DVD extras: The two-DVD set, oddly enough, is bereft of commentaries or much in the way of making-of-the-movie extras, with the exception of an extended interview with Rowling and Kloves, brief comments from the film's stars and a 16-minute feature on production design. The package, however, offers 19 deleted and/or extended scenes. And it's jam-packed with features oriented toward younger viewers, including "self-guided tours" of the Chamber of Secrets, Dumbledore's office and Diagon Alley; interactive encounters related to the Chamber, the Forbidden Forest and Lockhart's office; and a number of DVD-ROM goodies, including an animated timeline, puzzles, screensavers, matching challenges and magical trading cards.

Waking Up in Reno (R)
[Photo: Miramax]
Billy Bob Thornton, Natasha Richardson, Charlize Theron and Patrick Swayze star in the redneck Waking Up in Reno.

Billy Bob Thornton's performance as Lonnie Earl, a cocky, adulterous Arkansas car dealer secretly stricken by sexual insecurity, is the best thing about this uneven road-trip comedy. Earl and his wife Darlene (Natasha Richardson), along with their best friends Candy (Charlize Theron) and Roy (Patrick Swayze) travel to a monster-truck show in Reno, and take a few detours on the way. Thornton is riotously funny on occasion, but stereotypes about rednecks and hot-to-trot Latinas (Penelope Cruz in a cameo) abound.

Rent it if you enjoy: Jeff Foxworthy: You Might Be a Redneck; Joe Dirt, Sweet Home Alabama.

DVD extras: Director/screenwriters commentary; deleted scenes; behind-the-scenes feature.

Paid in Full (R)
[Photo: Miramax]
Wood Harris and Regina Hall in Paid in Full.

Three friends join forces to profit from crack cocaine in 1980s Harlem in this violent drama, released last year and reportedly based on the exploits of real-life drug traders Alpo, A.Z. and Rich Porter. It's a brutal crime film from Charles Stone III; his appealing Drumline was released several months after Paid in Full.

Wood Harris (Remember the Titans), Mekhi Phifer (8 Mile) and rapper Cam'ron are suitably intense as young men seduced by the riches and power afforded by their newfound profession. Stone tells the story, credited to four screenwriters, through the use of narration (Harris) and flashbacks, and makes references to Scarface, Casino and Goodfellas.

Rent it if you enjoy: Empire, Juice, Belly and other urban crime dramas.

DVD extras: Commentary by director Stone.


Bluegrass and country musicians from several generations join durable Celtic group the Chieftains for Down the Old Plank Road: The Nashville Sessions in Concert, taped at the historic Ryman Auditorium in Nashville.
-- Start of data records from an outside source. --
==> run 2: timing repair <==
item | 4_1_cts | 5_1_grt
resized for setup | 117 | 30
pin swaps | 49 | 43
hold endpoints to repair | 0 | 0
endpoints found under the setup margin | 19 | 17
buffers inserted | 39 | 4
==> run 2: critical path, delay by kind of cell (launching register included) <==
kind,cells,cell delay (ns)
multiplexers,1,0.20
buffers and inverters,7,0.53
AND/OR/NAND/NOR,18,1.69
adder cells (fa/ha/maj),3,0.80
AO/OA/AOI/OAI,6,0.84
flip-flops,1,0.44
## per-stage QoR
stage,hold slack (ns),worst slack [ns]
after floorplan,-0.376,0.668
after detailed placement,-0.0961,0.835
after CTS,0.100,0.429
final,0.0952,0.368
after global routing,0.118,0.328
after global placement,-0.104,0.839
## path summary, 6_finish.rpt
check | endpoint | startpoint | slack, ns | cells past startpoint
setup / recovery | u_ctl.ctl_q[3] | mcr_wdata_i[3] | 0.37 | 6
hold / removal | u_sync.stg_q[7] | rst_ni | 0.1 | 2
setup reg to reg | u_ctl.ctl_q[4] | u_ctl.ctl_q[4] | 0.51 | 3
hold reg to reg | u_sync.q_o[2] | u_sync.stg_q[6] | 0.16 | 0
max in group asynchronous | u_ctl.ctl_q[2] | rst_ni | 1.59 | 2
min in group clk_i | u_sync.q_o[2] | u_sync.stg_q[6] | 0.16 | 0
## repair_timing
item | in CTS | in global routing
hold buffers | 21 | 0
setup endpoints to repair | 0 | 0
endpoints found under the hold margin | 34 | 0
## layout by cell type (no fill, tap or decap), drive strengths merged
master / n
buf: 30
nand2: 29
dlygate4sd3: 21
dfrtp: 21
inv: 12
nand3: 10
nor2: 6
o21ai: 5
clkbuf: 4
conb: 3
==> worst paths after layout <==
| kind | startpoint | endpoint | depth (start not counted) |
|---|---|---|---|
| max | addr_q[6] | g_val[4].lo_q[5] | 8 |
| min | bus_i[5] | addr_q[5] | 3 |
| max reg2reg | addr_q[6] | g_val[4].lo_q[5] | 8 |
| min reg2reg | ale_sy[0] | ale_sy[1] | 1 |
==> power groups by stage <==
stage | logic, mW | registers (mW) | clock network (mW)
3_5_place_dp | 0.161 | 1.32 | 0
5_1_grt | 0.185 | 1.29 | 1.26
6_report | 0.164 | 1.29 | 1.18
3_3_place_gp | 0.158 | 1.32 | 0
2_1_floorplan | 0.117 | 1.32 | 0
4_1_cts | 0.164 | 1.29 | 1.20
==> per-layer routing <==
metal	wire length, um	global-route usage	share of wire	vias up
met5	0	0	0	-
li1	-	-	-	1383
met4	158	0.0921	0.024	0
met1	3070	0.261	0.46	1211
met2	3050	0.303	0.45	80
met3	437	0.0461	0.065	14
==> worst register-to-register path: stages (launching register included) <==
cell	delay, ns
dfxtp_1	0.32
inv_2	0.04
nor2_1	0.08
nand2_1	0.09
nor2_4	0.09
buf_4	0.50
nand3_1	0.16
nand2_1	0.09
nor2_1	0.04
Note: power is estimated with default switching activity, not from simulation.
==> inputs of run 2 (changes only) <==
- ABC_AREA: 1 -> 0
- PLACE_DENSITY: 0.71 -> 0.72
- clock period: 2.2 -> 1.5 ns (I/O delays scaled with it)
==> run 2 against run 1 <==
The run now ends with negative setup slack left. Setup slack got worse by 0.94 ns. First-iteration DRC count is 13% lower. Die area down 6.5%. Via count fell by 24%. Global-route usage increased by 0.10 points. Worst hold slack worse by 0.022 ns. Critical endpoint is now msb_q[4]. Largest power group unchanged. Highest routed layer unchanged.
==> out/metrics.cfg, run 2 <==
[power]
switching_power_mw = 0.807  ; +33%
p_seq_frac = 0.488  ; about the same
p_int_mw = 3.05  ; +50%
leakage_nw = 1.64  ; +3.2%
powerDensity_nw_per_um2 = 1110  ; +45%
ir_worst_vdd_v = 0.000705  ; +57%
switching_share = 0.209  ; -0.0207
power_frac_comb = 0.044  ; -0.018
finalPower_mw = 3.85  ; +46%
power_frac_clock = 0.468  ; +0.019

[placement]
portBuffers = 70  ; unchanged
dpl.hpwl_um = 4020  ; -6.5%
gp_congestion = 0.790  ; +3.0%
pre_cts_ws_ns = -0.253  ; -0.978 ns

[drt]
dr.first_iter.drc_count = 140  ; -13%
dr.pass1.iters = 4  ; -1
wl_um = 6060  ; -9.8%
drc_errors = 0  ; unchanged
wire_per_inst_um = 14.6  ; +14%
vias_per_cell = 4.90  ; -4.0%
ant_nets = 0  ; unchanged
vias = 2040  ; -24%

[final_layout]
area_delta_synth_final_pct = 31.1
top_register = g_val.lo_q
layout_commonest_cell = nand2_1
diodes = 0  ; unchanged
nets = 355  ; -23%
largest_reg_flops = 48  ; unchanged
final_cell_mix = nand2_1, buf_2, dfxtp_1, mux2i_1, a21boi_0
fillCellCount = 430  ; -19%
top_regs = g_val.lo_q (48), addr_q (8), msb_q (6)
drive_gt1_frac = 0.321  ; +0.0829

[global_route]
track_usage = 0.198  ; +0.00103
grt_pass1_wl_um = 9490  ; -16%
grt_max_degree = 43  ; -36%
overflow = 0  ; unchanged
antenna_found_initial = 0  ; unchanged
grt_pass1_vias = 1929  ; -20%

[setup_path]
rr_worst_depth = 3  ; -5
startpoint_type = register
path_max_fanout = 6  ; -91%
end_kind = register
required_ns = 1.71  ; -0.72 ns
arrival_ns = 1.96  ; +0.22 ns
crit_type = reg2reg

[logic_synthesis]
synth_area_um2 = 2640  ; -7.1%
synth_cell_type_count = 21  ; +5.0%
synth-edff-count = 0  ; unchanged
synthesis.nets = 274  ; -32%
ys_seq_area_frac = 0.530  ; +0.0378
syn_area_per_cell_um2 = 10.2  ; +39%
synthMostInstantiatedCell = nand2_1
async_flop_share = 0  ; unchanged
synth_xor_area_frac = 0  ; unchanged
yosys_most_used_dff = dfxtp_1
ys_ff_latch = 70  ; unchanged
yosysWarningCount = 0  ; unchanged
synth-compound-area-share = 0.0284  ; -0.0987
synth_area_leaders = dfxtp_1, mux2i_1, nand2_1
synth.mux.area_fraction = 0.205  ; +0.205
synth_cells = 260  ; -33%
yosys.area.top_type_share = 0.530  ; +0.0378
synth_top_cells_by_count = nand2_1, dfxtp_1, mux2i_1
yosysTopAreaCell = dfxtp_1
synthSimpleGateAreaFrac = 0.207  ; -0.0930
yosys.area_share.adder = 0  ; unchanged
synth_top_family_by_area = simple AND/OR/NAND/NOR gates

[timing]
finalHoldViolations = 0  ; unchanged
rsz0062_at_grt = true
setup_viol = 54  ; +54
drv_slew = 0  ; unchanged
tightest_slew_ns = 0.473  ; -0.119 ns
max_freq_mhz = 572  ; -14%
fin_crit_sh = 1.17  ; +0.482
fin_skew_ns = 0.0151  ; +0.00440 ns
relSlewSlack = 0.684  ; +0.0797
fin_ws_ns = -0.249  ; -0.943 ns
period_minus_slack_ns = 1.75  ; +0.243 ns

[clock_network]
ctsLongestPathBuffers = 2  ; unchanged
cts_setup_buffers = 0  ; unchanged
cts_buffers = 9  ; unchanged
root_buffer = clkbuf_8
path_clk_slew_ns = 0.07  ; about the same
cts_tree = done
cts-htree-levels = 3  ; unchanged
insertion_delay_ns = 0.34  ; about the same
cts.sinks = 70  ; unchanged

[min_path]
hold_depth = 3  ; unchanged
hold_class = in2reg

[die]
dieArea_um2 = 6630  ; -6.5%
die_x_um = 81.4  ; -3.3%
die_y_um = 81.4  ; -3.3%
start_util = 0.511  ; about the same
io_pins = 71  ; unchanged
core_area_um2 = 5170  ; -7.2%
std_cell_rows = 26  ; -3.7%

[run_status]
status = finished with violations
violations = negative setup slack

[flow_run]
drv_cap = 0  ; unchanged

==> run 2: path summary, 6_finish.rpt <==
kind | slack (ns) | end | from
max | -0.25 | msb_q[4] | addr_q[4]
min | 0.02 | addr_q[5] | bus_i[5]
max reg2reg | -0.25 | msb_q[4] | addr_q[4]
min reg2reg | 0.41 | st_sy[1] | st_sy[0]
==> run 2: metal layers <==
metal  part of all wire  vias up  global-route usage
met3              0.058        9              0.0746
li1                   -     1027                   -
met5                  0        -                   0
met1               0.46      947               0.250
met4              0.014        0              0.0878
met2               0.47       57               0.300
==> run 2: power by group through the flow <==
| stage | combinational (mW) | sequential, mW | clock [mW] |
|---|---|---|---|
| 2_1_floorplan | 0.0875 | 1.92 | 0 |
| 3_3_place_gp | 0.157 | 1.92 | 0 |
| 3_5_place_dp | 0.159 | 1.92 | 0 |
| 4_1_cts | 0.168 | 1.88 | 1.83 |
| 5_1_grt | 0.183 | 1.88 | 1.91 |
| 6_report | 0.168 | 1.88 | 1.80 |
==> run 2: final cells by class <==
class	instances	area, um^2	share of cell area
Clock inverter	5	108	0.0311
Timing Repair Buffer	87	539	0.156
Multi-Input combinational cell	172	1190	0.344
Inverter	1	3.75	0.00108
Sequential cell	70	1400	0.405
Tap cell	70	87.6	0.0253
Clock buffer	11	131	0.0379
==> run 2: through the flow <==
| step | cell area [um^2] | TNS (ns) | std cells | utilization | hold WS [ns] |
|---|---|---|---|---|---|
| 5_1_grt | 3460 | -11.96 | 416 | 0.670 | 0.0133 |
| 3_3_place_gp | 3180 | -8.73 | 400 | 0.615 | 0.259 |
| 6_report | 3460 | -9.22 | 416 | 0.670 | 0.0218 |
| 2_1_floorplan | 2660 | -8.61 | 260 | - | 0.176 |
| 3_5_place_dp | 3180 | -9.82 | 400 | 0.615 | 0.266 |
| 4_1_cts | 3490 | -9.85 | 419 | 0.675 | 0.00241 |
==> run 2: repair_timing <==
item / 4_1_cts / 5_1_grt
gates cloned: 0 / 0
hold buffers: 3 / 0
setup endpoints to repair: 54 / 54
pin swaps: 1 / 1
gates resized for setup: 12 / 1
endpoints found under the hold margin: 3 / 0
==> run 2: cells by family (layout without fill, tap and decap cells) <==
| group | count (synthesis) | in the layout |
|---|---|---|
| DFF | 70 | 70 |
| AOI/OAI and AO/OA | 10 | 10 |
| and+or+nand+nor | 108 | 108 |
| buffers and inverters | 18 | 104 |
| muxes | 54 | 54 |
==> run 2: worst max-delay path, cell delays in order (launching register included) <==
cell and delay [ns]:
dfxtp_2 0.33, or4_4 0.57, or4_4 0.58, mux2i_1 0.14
The concert has charming Chieftains leader and pipes master Paddy Moloney and his fellow Irish folk-music traditionalists playing host to luminaries including Earl Scruggs, Ricky Skaggs, Emmylou Harris, John Hiatt, Martina McBride, Alison Krauss, Jerry Douglas, Buddy and Julie Miller, and the Del McCoury Band.
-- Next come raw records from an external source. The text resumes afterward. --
--- src/rtl/memcmd_port.sv ---
module memcmd_port #(
  parameter int ADDR_W = 32,
  parameter int OFFS_W = 4
) (
  input  logic              clk,
  input  logic              rst_n,
  input  logic              op_valid,
  output logic              op_ready,
  input  logic              op_write,
  input  logic              op_llsc,
  input  logic              op_swap,
  input  logic [ADDR_W-1:0] op_addr,
  output logic              bus_valid,
  output logic [2:0]        bus_cmd,
  output logic [ADDR_W-1:0] bus_addr,
  input  logic              bus_accept,
  input  logic              bus_retry,
  input  logic              rsp_valid,
  output logic              done_valid,
  output logic              done_ok
);
  localparam int LINE_W = ADDR_W - OFFS_W;
  localparam logic [2:0] C_RD = 3'd0, C_LL = 3'd1, C_WR = 3'd2, C_SWP = 3'd3, C_SC = 3'd4;

  typedef enum logic [1:0] {S_IDLE, S_SEND, S_WAIT, S_BLK} st_t;
  st_t st;

  logic              link_vld;
  logic [LINE_W-1:0] link_line;
  logic [2:0]        cmd_q;
  logic [ADDR_W-1:0] addr_q;

  wire [2:0] op_cmd = !op_write ? (op_llsc ? C_LL : C_RD)
                    : op_swap   ? C_SWP
                    : op_llsc   ? C_SC : C_WR;
  wire take     = op_valid && op_ready;
  wire link_hit = link_vld && (op_addr[ADDR_W-1:OFFS_W] == link_line);
  wire sc_fail  = (op_cmd == C_SC) && !link_hit;
  wire same_ln  = addr_q[ADDR_W-1:OFFS_W] == link_line;

  assign op_ready  = (st == S_IDLE);
  assign bus_valid = (st == S_SEND);
  assign bus_cmd   = cmd_q;
  assign bus_addr  = addr_q;

  always_ff @(posedge clk) begin
    if (!rst_n) begin
      st         <= S_IDLE;
      link_vld   <= 1'b0;
      link_line  <= '0;
      cmd_q      <= C_RD;
      addr_q     <= '0;
      done_valid <= 1'b0;
      done_ok    <= 1'b0;
    end else begin
      done_valid <= 1'b0;
      case (st)
        S_IDLE: if (take) begin
          if (sc_fail) begin
            done_valid <= 1'b1;
            done_ok    <= 1'b0;
          end else begin
            cmd_q  <= op_cmd;
            addr_q <= op_addr;
            st     <= S_SEND;
          end
        end
        S_SEND: st <= bus_accept ? S_WAIT : S_BLK;
        S_WAIT: if (rsp_valid) begin
          done_valid <= 1'b1;
          done_ok    <= 1'b1;
          st         <= S_IDLE;
          if (cmd_q == C_LL) begin
            link_vld  <= 1'b1;
            link_line <= addr_q[ADDR_W-1:OFFS_W];
          end else if (cmd_q != C_RD && same_ln) begin
            link_vld <= 1'b0;
          end
        end
        S_BLK: if (bus_retry) st <= S_SEND;
        default: st <= S_IDLE;
      endcase
    end
  end

  assert_cmd_legal_R3: assert property (@(posedge clk) disable iff (!rst_n)
    bus_valid |-> bus_cmd <= C_SC);

  assert_refuse_blocks_R4: assert property (@(posedge clk) disable iff (!rst_n)
    (bus_valid && !bus_accept) |=> (!bus_valid && !op_ready));

  assert_retry_resends_R5: assert property (@(posedge clk) disable iff (!rst_n)
    (st == S_BLK && bus_retry) |=> bus_valid);

  assert_single_outstanding_R6: assert property (@(posedge clk) disable iff (!rst_n)
    bus_valid |-> !op_ready);

  assert_sc_fail_local_R8: assert property (@(posedge clk) disable iff (!rst_n)
    (done_valid && !done_ok) |-> $past(op_valid && op_write && op_llsc && !op_swap));

  assert_fail_no_bus_R8: assert property (@(posedge clk) disable iff (!rst_n)
    (done_valid && !done_ok) |-> !bus_valid);
endmodule

--- config.mk ---
export PLATFORM = sky130hd
export DESIGN_NAME = memcmd_port
export DESIGN_NICKNAME = d
export VERILOG_FILES = /design/src/rtl/memcmd_port.sv
export SDC_FILE = /design/constraint.sdc
export NUM_CORES = 1
export LEC_CHECK = 0
export BUFFER_PORTS_ARGS = -buffer_cell sky130_fd_sc_hd__buf_2
export CORE_AREA = 2 2 102 104
export DETAILED_ROUTE_END_ITERATION = 7
export DIE_AREA = 0 0 104 106
export PLACE_DENSITY = 0.64
export SLEW_MARGIN = 20
export SYNTH_ARGS = -nofsm -noshare
export SYNTH_HDL_FRONTEND = slang
export SYNTH_SLANG_ARGS = --single-unit
--- constraint.sdc ---
create_clock -name clk -period 3.4 [get_ports clk]
set_input_delay 1.02 -clock clk [delete_from_list [all_inputs] [get_ports clk]]
set_output_delay 1.02 -clock clk [all_outputs]
set_load 0.005 [all_outputs]
[After elaboration in Yosys (flattened, before gate mapping)]
Cells that the tools add are included.
Word-level totals
  register bits after elaboration: 68
  output and inout port bits: 39
  logic and storage cells: 54
Cells by class
  multiplexer cells: 20
  bitwise gates (word level): 1
  equality and inequality tests: 12
  reductions and logical operators: 14
Operators by type and width (number)
  28-bit equality test: 2
  1-bit two-way mux: 10
  3-bit two-way mux: 3
  3-bit AND reduction: 3
  2-bit two-way mux: 4
  2-bit one-hot mux with 4 select lines: 1
  4-bit AND reduction: 2
  2-bit != test, second input constant: 3
  2-bit equality test, second input constant: 2
  1-bit logical AND: 4
  2-bit by 1-bit != test with 1-bit output, second input constant: 2
  1-bit one-hot mux with 2 select lines: 2
  2-bit nonzero test: 2
  3-bit by 1-bit equality test with 1-bit output, second input constant: 1
  3-bit equality test, second input constant: 1
  3-bit nonzero test: 1
  2-bit by 1-bit equality test with 1-bit output, second input constant: 1
  2-bit logical NOT: 1
  1-bit logical NOT: 1
  1-bit NOT: 1

[Depth between registers and ports, before layout]
  word-level depth: 8
  gate-level depth with buffers: 9
  gate-level depth less buffers: 5

[Least setup slack after synthesis]
No wires, ideal clock.
  kind: in2reg
  from: input op_addr[30]
  to: register addr_q[0], in the netlist bus_addr[0]
  library setup time: 0.136 ns
  data arrival time: 2.274 ns
  buffers on the path: 1
  stages on the path: 6
  data required time: 3.264 ns
  path slack: 0.990 ns
  cells stage by stage: xnor2_1 -> nand4_1 -> nor4_4 -> and2_1 -> buf_4 -> o311ai_1
On the way
  word-level cells in the longest chain between the ends: 6
RTL lines
  start, declared: line 12  | input logic [ADDR_W-1:0] op_addr,
  28-bit equality test: line 37  | wire link_hit = link_vld && (op_addr[ADDR_W-1:OFFS_W] == link_line);
  1-bit logical AND: line 37
  1-bit logical NOT: line 38  | wire sc_fail = (op_cmd == C_SC) && !link_hit;
  1-bit logical AND: line 38
  1-bit NOT (no source line)
  3-bit AND reduction (no source line)
  end signal, assigned: line 64  | addr_q <= op_addr;
  end, declared: line 31  | logic [ADDR_W-1:0] addr_q;
Every way passes these cells.
A chain may end at the register's enable or synchronous reset.

[Worst setup path in the final report]
  from: input op_addr[28]
  to: register addr_q[28], in the netlist bus_addr[28]
On the way
  word-level cells in the longest chain between the ends: 6
RTL lines (line)
  28-bit equality test: 37
  1-bit logical AND: 37
  1-bit logical NOT: 38
  1-bit logical AND: 38
  1-bit NOT (no source line)
  3-bit AND reduction (no source line)
Several ways; a longest one is shown, not always the timed one.

==> run metrics <==
number of warnings issued by yosys 0; die boundary width about 100 um; worst clock skew on the final layout 0.00992 ns; Buffers on Ports 79; sum of overflow across all layers after global routing 0; number of nets produced by synthesis around 550; final max-slew violation count 0; Hold Path End link_vld$_SDFFE_PN0P_; nets@finish 605; worst flop-to-flop path startpoint link_line[7]$_SDFFE_PN0P_; critical path type input port to flip-flop; arrival time of data at the critical path endpoint 2.63 ns; Place WS about 0.64 ns; shortest clock period the worst path allows after layout 2.41 ns; worst-case vdd ir drop around 0.19 mV; worst relative slew slack 0.391; flop and latch count out of synthesis 68; placeable core region 0.0100 mm2; beginning of the worst hold path link_vld$_SDFFE_PN0P_; Clock Root Buffer clkbuf_8; routability congestion estimate from global placement 0.807; kind of launch point of the worst setup path input port; initial antenna violation count 0; Die H roughly 110 um; worst setup path start op_addr[28]; number of maximum-capacitance violations 0; GR Util All Layers 0.216; data required time at the worst endpoint 3.62 ns; average detailed-routed wire length per instance roughly 17 um; fillcell total between 1k and 1.5k; static leakage power 1.94 nW; largest net degree at the start of global routing 102; total power 1.94 mW; Total Die Area 0.0110 mm2; clock input transition at the sequential cells of the worst setup and hold paths ~0.070 ns; kind of end point of the critical path flip-flop; leading cell type in the layout, fill and taps excluded nand2_1; RSZ-0062 raised after global routing no; drt initial violations about 340; Netlist cell types 33; run status complete, no violations; Detailed Routing Iterations Pass 1 5; reg2reg end bus_addr[28]$_SDFFE_PN0P_; Worst-Skew Late Latency 0.36 ns; Total Wirelength about 12 mm; count of final setup violators 0; number of global-route vias before repair between 3k and 4k; post-synthesis sequential area ratio 0.353; starting density of the core 0.386; clock tree from TritonCTS done; number of inserted diodes 0; total negative slack 0 ns; Worst Slack Setup Final 0.992 ns; leading cell types in the layout, fill and taps excluded nand2_1 (94), buf_2 (79), dfxtp_1 (68); Worst Hold Class flip-flop to flip-flop; number of remaining DRC errors 0; area of the mapped netlist around 0.0039 mm2; final antenna-violating net count 0; largest fanout of any net on the critical path 16; Area growth syn-to-layout 18.4%; first-pass GRT wire length 19.2 mm; CTS resizes 0; power density relative to cell area 424 mW/mm2; count of H-tree levels built during CTS 3; CTS Buf Count 9; slew at the pin closest to its max-slew limit ~0.9 ns; number of hold buffers added after cts 0; via count about 4k; Post-CTS Repair Setup Buffers 0; maximum number of buffers from clock root to sink 2; Ports 80; mean post-synth cell area about 7.6 um2; R2R depth 7; worst hold path stage count 2; Final Hold Fails 0; via density per instance 5.68; Post-Syn Instances 505; number of sinks on the clock net 68; Max Freq 0.415 GHz; Register-to-Register Setup Slack 1.41 ns; share of layout cells above drive strength 1 0.199; detailed-placement wirelength estimate around 8 mm; final clock period utilization by the worst path 0.708; number of placement rows 37
## synthesized netlist by cell type
master,number,area [um2]
a31o_2,1,8.76
dfxtp_1,68,1360
a21oi_1,33,165
xor2_1,26,228
xnor2_1,30,263
a31oi_1,33,206
o41ai_1,1,8.76
nand2_1,94,353
a211oi_1,2,15.0
o2111ai_1,1,8.76
nor2_1,37,139
a211o_1,1,8.76
and3_1,34,213
nand2b_1,1,6.26
o311ai_1,29,254
nand3_1,36,180
o311ai_0,3,26.3
nor4_4,2,42.5
nor4_1,6,37.5
buf_4,3,22.5
nor3_1,3,15.0
inv_1,2,7.51
clkinv_1,1,3.75
and2_1,2,12.5
mux2i_1,1,10.0
o221a_2,1,11.3
a311oi_1,1,8.76
nand3b_1,1,7.51
o211ai_1,1,7.51
buf_2,8,40.0
nand4_1,8,50.1
clkbuf_1,34,128
nor2b_1,1,6.26
## routing by layer
layer | vias to the layer above | routed length [um] | global-route usage
met2 | 160 | 5420 | 0.333
li1 | 1932 | - | -
met3 | 25 | 840 | 0.0392
met1 | 1886 | 5230 | 0.291
met4 | 0 | 316 | 0.103
met5 | - | 0 | 0
## flip-flops by register name, indices dropped and copies added, names as in the netlist
| register | flops |
|---|---|
| bus_addr | 32 |
| link_line | 28 |
| bus_cmd | 3 |
| st | 2 |
| done_ok | 1 |
| done_valid | 1 |
| link_vld | 1 |
## metrics by stage
step | hold WS (ns) | area, um2 | utilization | std cells
CTS | 0.466 | 4570 | 0.457 | 705
detailed placement | 0.456 | 4350 | 0.435 | 689
global route | 0.497 | 4570 | 0.457 | 705
floorplan | 0.443 | 3850 | - | 505
finish | 0.466 | 4570 | 0.457 | 705
global placement | 0.452 | 4350 | 0.435 | 689
## kinds of logic (layout without fill, tap and decap cells)
group | Yosys count | after routing | share of synthesized area
flops | 68 | 68 | 0.353
compound gates | 107 | 107 | 0.189
simple gates | 225 | 225 | 0.276
buf+inv | 48 | 112 | 0.0523
xor+xnor | 56 | 56 | 0.127
mux | 1 | 1 | 0.00260
## how the worst max path moves through the flow
stage,to,cells after the start
floorplan,bus_addr[0]$_SDFFE_PN0P_,6
global placement,bus_addr[29]$_SDFFE_PN0P_,8
detailed placement,bus_addr[28]$_SDFFE_PN0P_,8
CTS,bus_addr[28]$_SDFFE_PN0P_,8
global route,bus_addr[28]$_SDFFE_PN0P_,8
finish,bus_addr[28]$_SDFFE_PN0P_,8
## power by group
part	internal (mW)	switching, mW	leakage, nW
Sequential	0.834	0.0457	0.553
Clock	0.430	0.323	0.113
Combinational	0.126	0.178	1.28
Total	1.39	0.547	1.94
## worst max-delay path, cell delays in order
cell and delay [ns]:
buf_2 0.13, xnor2_1 0.20, nand4_1 0.21, nor4_4 0.31, buf_4 0.20, and2_1 0.14, buf_4 0.26, o311ai_0 0.16
## cell type report
| cell class | instances | area, um2 | share of cell area |
|---|---|---|---|
| inverter | 3 | 11.3 | 0.00247 |
| clock inverter | 5 | 75.1 | 0.0164 |
| sequential | 68 | 1360 | 0.298 |
| clock buffer | 11 | 141 | 0.0310 |
| tap | 136 | 170 | 0.0373 |
| timing repair buffer | 93 | 513 | 0.112 |
| multi-input combinational | 389 | 2290 | 0.502 |
(Power assumes the default switching activity.)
A documentary on the making of Down the Old Plank Road: The Nashville Sessions, the all-star CD which preceded this concert, is among the extras, and several American musicians note the uncanny connection they made with their European counterparts. Roots-music fans may be thrilled by the chance to catch this acoustic artistry in action, close-up and personal. A sad final note: Longtime Chieftains harpist Derek Bell died last October, not long after the concert.